TheWrap logo TheWrap 2018-10-08 Sean Burch
a person cooking in a kitchen © TheWrap

Facebook took its first major step into hardware on Monday, unveiling Portal and Portal Plus, two video-calling devices aimed to make it easier to chat or watch shows with friends.

Powered by an artificial intelligence software, Portal's camera tracks users as they walk around their house and talk to their friends, rather than forcing users to sit stationary. The device is powered by Amazon Alexa, allowing users to get news updates or call their friends by starting with a "Hey Portal" instruction.
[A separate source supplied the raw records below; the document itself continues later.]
`config.mk`:
```
export PLATFORM = sky130hd
export DESIGN_NAME = pipeline_hazard_ctrl
export DESIGN_NICKNAME = d
export VERILOG_FILES = /design/src/rtl/pipe_pkg.sv /design/src/rtl/hz_slot_match.sv /design/src/rtl/pipeline_hazard_ctrl.sv
export SDC_FILE = /design/constraint.sdc
export NUM_CORES = 1
export LEC_CHECK = 0
export CORE_MARGIN = 2
export CORE_UTILIZATION = 48
export CTS_BUF_LIST = sky130_fd_sc_hd__clkbuf_8
export DETAILED_ROUTE_END_ITERATION = 16
export PLACE_DENSITY = 0.78
export REMOVE_ABC_BUFFERS = 1
export SLEW_MARGIN = 20
export SYNTH_ARGS = -nofsm -noshare
export SYNTH_HDL_FRONTEND = slang
export SYNTH_SLANG_ARGS = --single-unit
```
`constraint.sdc`:
```
create_clock -name clk -period 2.7 [get_ports clk]
set_clock_uncertainty 0.2 [all_clocks]
set_input_delay 0.81 -clock clk [delete_from_list [all_inputs] [get_ports clk]]
set_output_delay 0.81 -clock clk [all_outputs]
set_load 0.02 [all_outputs]
```
`src/rtl/pipe_pkg.sv`:
```
// Shared types for the pipeline hazard/forwarding controller.
package pipe_pkg;

    // Default register-index width; the controller can override it.
    localparam int unsigned REG_AW_DEF = 5;

    // EXE operand source selects.
    typedef enum logic [1:0] {
        FWD_REG = 2'd0,
        FWD_MEM = 2'd1,
        FWD_WB  = 2'd2
    } fwd_sel_e;

    // Shadow-slot control flags. The destination index stays outside the
    // struct because its width follows the controller's REG_AW parameter.
    typedef struct packed {
        logic valid;
        logic wb_en;
        logic mem_read;
    } slot_ctl_t;

endpackage

```
`src/rtl/hz_slot_match.sv`:
```
// Compares one shadow slot's destination against one source index.
module hz_slot_match
    import pipe_pkg::*;
#(
    parameter int unsigned REG_AW       = REG_AW_DEF,
    parameter int unsigned R0_HARDWIRED = 1
) (
    input  logic              slot_valid,
    input  logic              slot_wb_en,
    input  logic [REG_AW-1:0] slot_dest,
    input  logic [REG_AW-1:0] src,
    output logic              hit
);

    // A live register writer targeting src; r0 never matches when hardwired.
    always_comb begin
        hit = slot_valid && slot_wb_en && (src == slot_dest);
        if ((R0_HARDWIRED != 0) && (src == '0)) begin
            hit = 1'b0;
        end
    end

endmodule

```
`src/rtl/pipeline_hazard_ctrl.sv`:
```
// Hazard detection, load-latency freeze, branch flush and EXE forwarding
// selects for the 5-stage pipeline, driven from a shadow copy of EX/MEM/WB.
module pipeline_hazard_ctrl
    import pipe_pkg::*;
#(
    parameter int unsigned REG_AW       = REG_AW_DEF,
    parameter int unsigned MEM_LATENCY  = 1,
    parameter int unsigned R0_HARDWIRED = 1,
    parameter int unsigned STAT_W       = 16
) (
    input  logic              clk,
    input  logic              rst,
    input  logic              fwd_en,
    input  logic              id_valid,
    input  logic [REG_AW-1:0] id_src1,
    input  logic [REG_AW-1:0] id_src2,
    input  logic              id_uses_src2,
    input  logic              id_wb_en,
    input  logic              id_mem_read,
    input  logic [REG_AW-1:0] id_dest,
    input  logic              br_taken,
    output logic              id_stall,
    output logic              pipe_stall,
    output logic              flush,
    output logic [1:0]        fwd_a_sel,
    output logic [1:0]        fwd_b_sel,
    output logic [STAT_W-1:0] stall_cnt
);

    localparam int unsigned WAIT_W = (MEM_LATENCY > 1) ? $clog2(MEM_LATENCY) : 1;
    localparam logic [WAIT_W-1:0] LOAD_VAL = WAIT_W'(MEM_LATENCY - 1);

    slot_ctl_t         ex_ctl_q, ex_ctl_d, mem_ctl_q, mem_ctl_d, wb_ctl_q, wb_ctl_d;
    logic [REG_AW-1:0] ex_dest_q, ex_dest_d, mem_dest_q, mem_dest_d, wb_dest_q, wb_dest_d;
    logic [REG_AW-1:0] ex_src1_q, ex_src1_d, ex_src2_q, ex_src2_d;
    logic              ex_uses_src2_q, ex_uses_src2_d;
    logic [WAIT_W-1:0] wait_q, wait_d;
    logic [STAT_W-1:0] stall_cnt_q, stall_cnt_d;

    logic id_ex_hit1, id_ex_hit2, id_mem_hit1, id_mem_hit2;
    logic ex_mem_hit1, ex_mem_hit2, ex_wb_hit1, ex_wb_hit2;
    logic hazard_w, id_stall_w, pipe_stall_w, flush_w;
    fwd_sel_e fwd_a_w, fwd_b_w;

    // ID sources against the EX and MEM slots (stall detection).
    hz_slot_match #(.REG_AW(REG_AW), .R0_HARDWIRED(R0_HARDWIRED)) u_id_ex1 (
        .slot_valid(ex_ctl_q.valid), .slot_wb_en(ex_ctl_q.wb_en),
        .slot_dest(ex_dest_q), .src(id_src1), .hit(id_ex_hit1));
    hz_slot_match #(.REG_AW(REG_AW), .R0_HARDWIRED(R0_HARDWIRED)) u_id_ex2 (
        .slot_valid(ex_ctl_q.valid), .slot_wb_en(ex_ctl_q.wb_en),
        .slot_dest(ex_dest_q), .src(id_src2), .hit(id_ex_hit2));
    hz_slot_match #(.REG_AW(REG_AW), .R0_HARDWIRED(R0_HARDWIRED)) u_id_mem1 (
        .slot_valid(mem_ctl_q.valid), .slot_wb_en(mem_ctl_q.wb_en),
        .slot_dest(mem_dest_q), .src(id_src1), .hit(id_mem_hit1));
    hz_slot_match #(.REG_AW(REG_AW), .R0_HARDWIRED(R0_HARDWIRED)) u_id_mem2 (
        .slot_valid(mem_ctl_q.valid), .slot_wb_en(mem_ctl_q.wb_en),
        .slot_dest(mem_dest_q), .src(id_src2), .hit(id_mem_hit2));

    // EX sources against the MEM and WB slots (forwarding).
    hz_slot_match #(.REG_AW(REG_AW), .R0_HARDWIRED(R0_HARDWIRED)) u_ex_mem1 (
        .slot_valid(mem_ctl_q.valid), .slot_wb_en(mem_ctl_q.wb_en),
        .slot_dest(mem_dest_q), .src(ex_src1_q), .hit(ex_mem_hit1));
    hz_slot_match #(.REG_AW(REG_AW), .R0_HARDWIRED(R0_HARDWIRED)) u_ex_mem2 (
        .slot_valid(mem_ctl_q.valid), .slot_wb_en(mem_ctl_q.wb_en),
        .slot_dest(mem_dest_q), .src(ex_src2_q), .hit(ex_mem_hit2));
    hz_slot_match #(.REG_AW(REG_AW), .R0_HARDWIRED(R0_HARDWIRED)) u_ex_wb1 (
        .slot_valid(wb_ctl_q.valid), .slot_wb_en(wb_ctl_q.wb_en),
        .slot_dest(wb_dest_q), .src(ex_src1_q), .hit(ex_wb_hit1));
    hz_slot_match #(.REG_AW(REG_AW), .R0_HARDWIRED(R0_HARDWIRED)) u_ex_wb2 (
        .slot_valid(wb_ctl_q.valid), .slot_wb_en(wb_ctl_q.wb_en),
        .slot_dest(wb_dest_q), .src(ex_src2_q), .hit(ex_wb_hit2));

    // Stall, freeze and flush decisions for the current cycle.
    always_comb begin
        logic dep_ex, dep_mem;
        dep_ex  = id_ex_hit1  || (id_uses_src2 && id_ex_hit2);
        dep_mem = id_mem_hit1 || (id_uses_src2 && id_mem_hit2);
        if (fwd_en) begin
            hazard_w = id_valid && ex_ctl_q.mem_read && dep_ex;
        end else begin
            hazard_w = id_valid && (dep_ex || dep_mem);
        end
        pipe_stall_w = (wait_q != '0);
        // A taken branch kills the ID instruction, so its hazard is moot.
        id_stall_w   = hazard_w && !br_taken && !pipe_stall_w;
        // A frozen branch is re-presented and flushes once the freeze lifts.
        flush_w      = br_taken && !pipe_stall_w && !rst;
    end

    // Operand forwarding selects; MEM beats WB, a load in MEM cannot forward.
    always_comb begin
        fwd_a_w = FWD_REG;
        fwd_b_w = FWD_REG;
        if (fwd_en) begin
            if (ex_mem_hit1 && !mem_ctl_q.mem_read) begin
                fwd_a_w = FWD_MEM;
            end else if (ex_wb_hit1) begin
                fwd_a_w = FWD_WB;
            end
            if (ex_uses_src2_q) begin
                if (ex_mem_hit2 && !mem_ctl_q.mem_read) begin
                    fwd_b_w = FWD_MEM;
                end else if (ex_wb_hit2) begin
                    fwd_b_w = FWD_WB;
                end
            end
        end
    end

    // Shadow-slot advance, load wait counter and stall statistics.
    always_comb begin
        ex_ctl_d       = ex_ctl_q;
        ex_dest_d      = ex_dest_q;
        ex_src1_d      = ex_src1_q;
        ex_src2_d      = ex_src2_q;
        ex_uses_src2_d = ex_uses_src2_q;
        mem_ctl_d      = mem_ctl_q;
        mem_dest_d     = mem_dest_q;
        wb_ctl_d       = wb_ctl_q;
        wb_dest_d      = wb_dest_q;
        wait_d         = wait_q;
        stall_cnt_d    = stall_cnt_q;

        if (pipe_stall_w) begin
            wait_d = wait_q - WAIT_W'(1);
        end else begin
            wb_ctl_d   = mem_ctl_q;
            wb_dest_d  = mem_dest_q;
            mem_ctl_d  = ex_ctl_q;
            mem_dest_d = ex_dest_q;
            if (ex_ctl_q.valid && ex_ctl_q.mem_read) begin
                wait_d = LOAD_VAL;
            end
            if (id_stall_w || flush_w || !id_valid) begin
                ex_ctl_d       = '0;
                ex_dest_d      = '0;
                ex_src1_d      = '0;
                ex_src2_d      = '0;
                ex_uses_src2_d = 1'b0;
            end else begin
                ex_ctl_d       = '{valid: 1'b1, wb_en: id_wb_en, mem_read: id_mem_read};
                ex_dest_d      = id_dest;
                ex_src1_d      = id_src1;
                ex_src2_d      = id_src2;
                ex_uses_src2_d = id_uses_src2;
            end
        end

        if ((id_stall_w || pipe_stall_w) && (stall_cnt_q != '1)) begin
            stall_cnt_d = stall_cnt_q + STAT_W'(1);
        end
    end

    // State registers, cleared asynchronously.
    always_ff @(posedge clk or posedge rst) begin
        if (rst) begin
            ex_ctl_q       <= '0;
            ex_dest_q      <= '0;
            ex_src1_q      <= '0;
            ex_src2_q      <= '0;
            ex_uses_src2_q <= 1'b0;
            mem_ctl_q      <= '0;
            mem_dest_q     <= '0;
            wb_ctl_q       <= '0;
            wb_dest_q      <= '0;
            wait_q         <= '0;
            stall_cnt_q    <= '0;
        end else begin
            ex_ctl_q       <= ex_ctl_d;
            ex_dest_q      <= ex_dest_d;
            ex_src1_q      <= ex_src1_d;
            ex_src2_q      <= ex_src2_d;
            ex_uses_src2_q <= ex_uses_src2_d;
            mem_ctl_q      <= mem_ctl_d;
            mem_dest_q     <= mem_dest_d;
            wb_ctl_q       <= wb_ctl_d;
            wb_dest_q      <= wb_dest_d;
            wait_q         <= wait_d;
            stall_cnt_q    <= stall_cnt_d;
        end
    end

    assign id_stall   = id_stall_w;
    assign pipe_stall = pipe_stall_w;
    assign flush      = flush_w;
    assign fwd_a_sel  = fwd_a_w;
    assign fwd_b_sel  = fwd_b_w;
    assign stall_cnt  = stall_cnt_q;

endmodule

```
==> results of run 1 <==
per-layer routing:
metal | GRT usage [%] | part of all wire (%) | up-vias | wire length [µm]
met5 | 0 | 0 | - | 0
met4 | 7.071 | 3.5 | 0 | 189
met3 | 3.292 | 3.0 | 15 | 164
met2 | 34.63 | 52 | 40 | 2833
met1 | 27.41 | 42 | 880 | 2290
li1 | - | - | 848 | -
placed cells by master, fill, tap and decap left out, types with 2 or more instances in the layout:
master           count
dfrtp_2              3
clkbuf_2             3
nor2_4               3
nand4_1             13
inv_1                4
dfrtp_1             47
dlymetal6s2s_1       2
buf_2                6
clkbuf_8             5
buf_6               13
nand2_1              4
nor4_2               5
and2_1              20
xor2_1              14
clkdlybuf4s50_1     25
xnor2_2              7
nor2_1               4
buf_4               31
nand3_1              9
or4_4                4
and3_1               7
xnor2_1             32
metrics by stage:
step | setup TNS, ns | instance area [µm²] | setup slack, ns | hold WS [ns] | total power, µW
floorplan | -0.9738 | 2285 | -0.1667 | 0.1468 | 904.5
global route | -1.429 | 3385 | -0.5216 | 0.1986 | 1606
CTS | -2.898 | 3262 | -0.4738 | 0.1828 | 1526
global placement | -18.89 | 3038 | -1.185 | 0.1596 | 1005
finish | -0.7180 | 3385 | -0.4752 | 0.1822 | 1546
detailed placement | -21.34 | 3038 | -1.231 | 0.1637 | 1010
cell usage after synthesis:
cell / n / area [µm²]
nand2_1: 4 / 15.01
and2_1: 20 / 125.1
mux2_2: 1 / 11.26
ha_1: 1 / 12.51
and3_1: 7 / 43.79
nand4_1: 13 / 81.33
conb_1: 1 / 3.750
and4_1: 1 / 8.760
or4_1: 5 / 37.54
nor3b_4: 1 / 18.77
and4b_1: 1 / 10.01
nor2_1: 7 / 26.28
dfrtp_1: 50 / 1251
xnor2_1: 40 / 350.3
xor2_1: 14 / 122.6
nand3_1: 10 / 50.05
nand2_2: 1 / 6.260
nor4b_1: 1 / 8.760
nor4_1: 7 / 43.79
buf_4: 3 / 22.52
a21oi_1: 1 / 5.000
mux2i_1: 1 / 10.01
o221ai_2: 1 / 15.01
inv_1: 3 / 11.26
o21ai_1: 2 / 10.01
nor2b_1: 1 / 6.260
critical path, delay by kind of cell:
| family | cells | cell delay, ns |
|---|---|---|
| AND/OR/NAND/NOR | 3 | 0.73 |
| AO/OA/AOI/OAI | 2 | 0.40 |
| buffers and inverters | 2 | 0.24 |
cells by family (layout without fill, tap and decap cells):
kind of cell	count (synthesis)	after routing
adders and majority gates	1	1
other	1	1
buffers and inverters	6	93
AOI/OAI and AO/OA	4	4
muxes	2	2
and+or+nand+nor	79	79
xor gates and xnor gates	54	54
DFF	50	50
power groups by stage:
stage	logic [µW]	clock network [µW]	registers [µW]
floorplan	87.9	0	817
global placement	187	0	819
detailed placement	190	0	820
CTS	211	509	806
global route	253	538	814
finish	236	500	810
how the worst min path moves through the flow:
stage	start	to	slack, ns
detailed placement	mem_ctl_q[1]$_DFF_PP0_	wb_ctl_q[1]$_DFF_PP0_	0.16
finish	mem_ctl_q[1]$_DFF_PP0_	wb_ctl_q[1]$_DFF_PP0_	0.18
floorplan	ex_ctl_q[2]$_DFF_PP0_	mem_ctl_q[2]$_DFF_PP0_	0.15
CTS	mem_ctl_q[1]$_DFF_PP0_	wb_ctl_q[1]$_DFF_PP0_	0.18
global placement	mem_ctl_q[1]$_DFF_PP0_	wb_ctl_q[1]$_DFF_PP0_	0.16
global route	mem_ctl_q[1]$_DFF_PP0_	wb_ctl_q[1]$_DFF_PP0_	0.20
registers in the layout (all words and copies together) (netlist names):
register        flops
wb_ctl_q            2
stall_cnt          16
ex_dest_q           5
wb_dest_q           5
ex_uses_src2_q      1
ex_ctl_q            3
ex_src1_q           5
mem_ctl_q           3
mem_dest_q          5
ex_src2_q           5
final cells by class:
class / count / area [µm²]
sequential: 50 / 1255
timing repair buffer: 82 / 728.2
clock buffer: 5 / 68.82
inverter: 3 / 11.26
clock inverter: 3 / 37.54
multi-input combinational: 141 / 1216
tap: 54 / 67.56
fill: 308 / 1308
timing repair:
action                                  in CTS  in global routing
pin swaps                                   17                 20
endpoints found under the setup margin      40                 38
gates resized for setup                     85                 34
buffers inserted                             7                  0
gates cloned                                 0                  1
==> impl_metrics.csv, run 1 <==
group,metric,value,unit
timing,fmax,314.9,MHz
grt,grt_pass1_wl,8383,µm
detailed_routing,drc_errors,0,
power_and_ir_drop,p_int,1178,µW
detailed_routing,totalWireLength,5478,µm
grt,antenna_found_initial,0,
worst_setup_path,crit_end,"id_stall",
finish,drive_gt1_share,33.10,%
logic_synthesis,yosys_warnings,0,
timing,slew_viol_final,0,
logic_synthesis,synth_mux_area_share,0.9219,%
worst_setup_path,worstSetupStartpointType,"input pin",
timing,finalHoldViolCount,0,
detailed_routing,ant_nets,0,
logic_synthesis,syn_inst,197,
power_and_ir_drop,swShare,23.78,%
floorplan,dieArea,5377,µm²
clock_network,ctsHoldBuffers,0,
floorplan,coreArea,4692,µm²
worst_setup_path,arrival,2.17,ns
logic_synthesis,synthAdderAreaFrac,0.5423,%
worst_setup_path,path_max_fanout,2,
grt,overflow,0,
worst_setup_path,rr_startpoint,"mem_dest_q[1]$_DFF_PP0_",
power_and_ir_drop,ir_drop,308.8,µV
worst_setup_path,worstSetupPathType,"in2out",
floorplan,die_h,73.33,µm
clock_network,cts_tree,"yes",
timing,rsz0062_at_grt,"yes",
grt,grt_pass1_vias,1758,
floorplan,core.rowCount,25,
power_and_ir_drop,seq_power_share,52.4,%
logic_synthesis,synth_xor_xnor_area_share,20.50,%
power_and_ir_drop,p_clk_share,32.3,%
floorplan,initial_core_util,49.17,%
floorplan,die_x,73.33,µm
min_path,whs_path_depth,0,
logic_synthesis,synth-compound-area-share,1.302,%
clock_network,root_buffer,"clkbuf_8",
grt,grt_usage,20.64,%
detailed_routing,vias,1783,
worst_setup_path,crit_start,"id_src2[2]",
min_path,hp-class,"reg2reg",
detailed_routing,wire_per_inst,16.21,µm
clock_network,cts.htree.levels,2,
finish,fin_util,72.13,%
finish,diodes,0,
timing,final.min_clock_period,3.175,ns
worst_setup_path,slowest_delay,0.56,ns
worst_setup_path,r2r-end,"stall_cnt[4]$_DFFE_PP0P_",
logic_synthesis,synthSimpleGateAreaFrac,20.88,%
power_and_ir_drop,switchingPower,367.6,µW
logic_synthesis,synth_area,2307,µm²
clock_network,path_clk_slew,0.09,ns
finish,instances_no_fill,338,
detailed_routing,firstDrtPassIters,4,
worst_setup_path,rrSetupSlack,0.31,ns
outcome,status,"finished with violations",
clock_network,insertion_delay,0.30,ns
worst_setup_path,r2r_cells,9,
finish,fin_nets,307,
worst_setup_path,cpMaxStageDelayCell,"or4_4",
worst_setup_path,required,1.69,ns
detailed_routing,avgViaCountPerCell,5.275,
logic_synthesis,avgSynthCellArea,11.71,µm²
logic_synthesis,synth.distinct_cells,26,
grt,grt_max_degree,51,
placement,portBuffers,44,
floorplan,pin_count,46,
placement,dp_hpwl,3511,µm
logic_synthesis,synth_top_family_by_area,"simple AND/OR/NAND/NOR gates",
clock_network,clkSinkCount,50,
finish,area_growth,46.69,%
logic_synthesis,synth-seq-cells,50,
power_and_ir_drop,comb_power_share,15.3,%
power_and_ir_drop,leakage,0.001553,µW
logic_synthesis,yosysSeqAreaShare,54.23,%
clock_network,cts_buffers,5,
detailed_routing,detail_route.iter0.violations,88,
timing,fin_crit_sh,117.6,%
timing,finalWorstSetupSlack,-0.4752,ns
placement,routabilityCongestion,0.8691,
power_and_ir_drop,p_per_area,456.7,nW/µm²
worst_setup_path,crit_chain,"buf_6, or4_4, o21ai_4, nor4_4, o221ai_2, nand2_2, buf_6",
outcome,violations,"setup timing",
clock_network,clockBufferDepth,2,
run,drv_cap,0,
worst_setup_path,end_kind,"output pin",
worst_setup_path,path_common_cell,"buf_6",
placement,placed_cells_incl_taps,323,
timing,finalSetupViolations,5,
(Power assumes the default switching activity.)
==> inputs of run 2 (changes only) <==
Settings changed: CTS_CLUSTER_SIZE from default to 14.
==> results of run 2 <==
No change in the layout: final DEF, timing and power equal those of run 1.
Facebook chief Mark Zuckerberg has said the company's mission is to "give people the power to build community and bring the world closer together." So far, Facebook had relied on its collection of social networking apps to do this. Now, with Portal, which will cost $199 for a 10-inch display, and Portal Plus, which will cost $349 for its 15-inch display, Facebook wants to connect users while they listen to music or watch shows together.

Portal and Portal Plus will launch with Spotify, Pandora, and iHeartRadio built-in, along with content from Facebook Watch, the Food Network and Scripps' Newsy — and will be adding more shows "soon," the company said in its blog post on Monday. Netflix and YouTube are two streaming options conspicuously missing.

The launch comes at a time when the video-speaker market continues to heat up. Google and Amazon — which debuted Echo Show, its first video-equipped smart speaker last year — have battled for supremacy in the U.S., where smart speaker sales increased 128 percent last year. At the beginning of 2018, nearly 40 million Americans had a smart speaker, according to TechCrunch.

Portal also comes after Facebook has been rocked by several security debacles, including its Cambridge Analytica data leak, where up to 87 million users had their profiles unwittingly accessed. The social network, understanding the public might still be wary of a Facebook-branded video speaker, said Portal "doesn't listen to, view, or keep the contents of your Portal video calls." Users can also delete their voice history at any time, and disable the camera or microphone with a tap.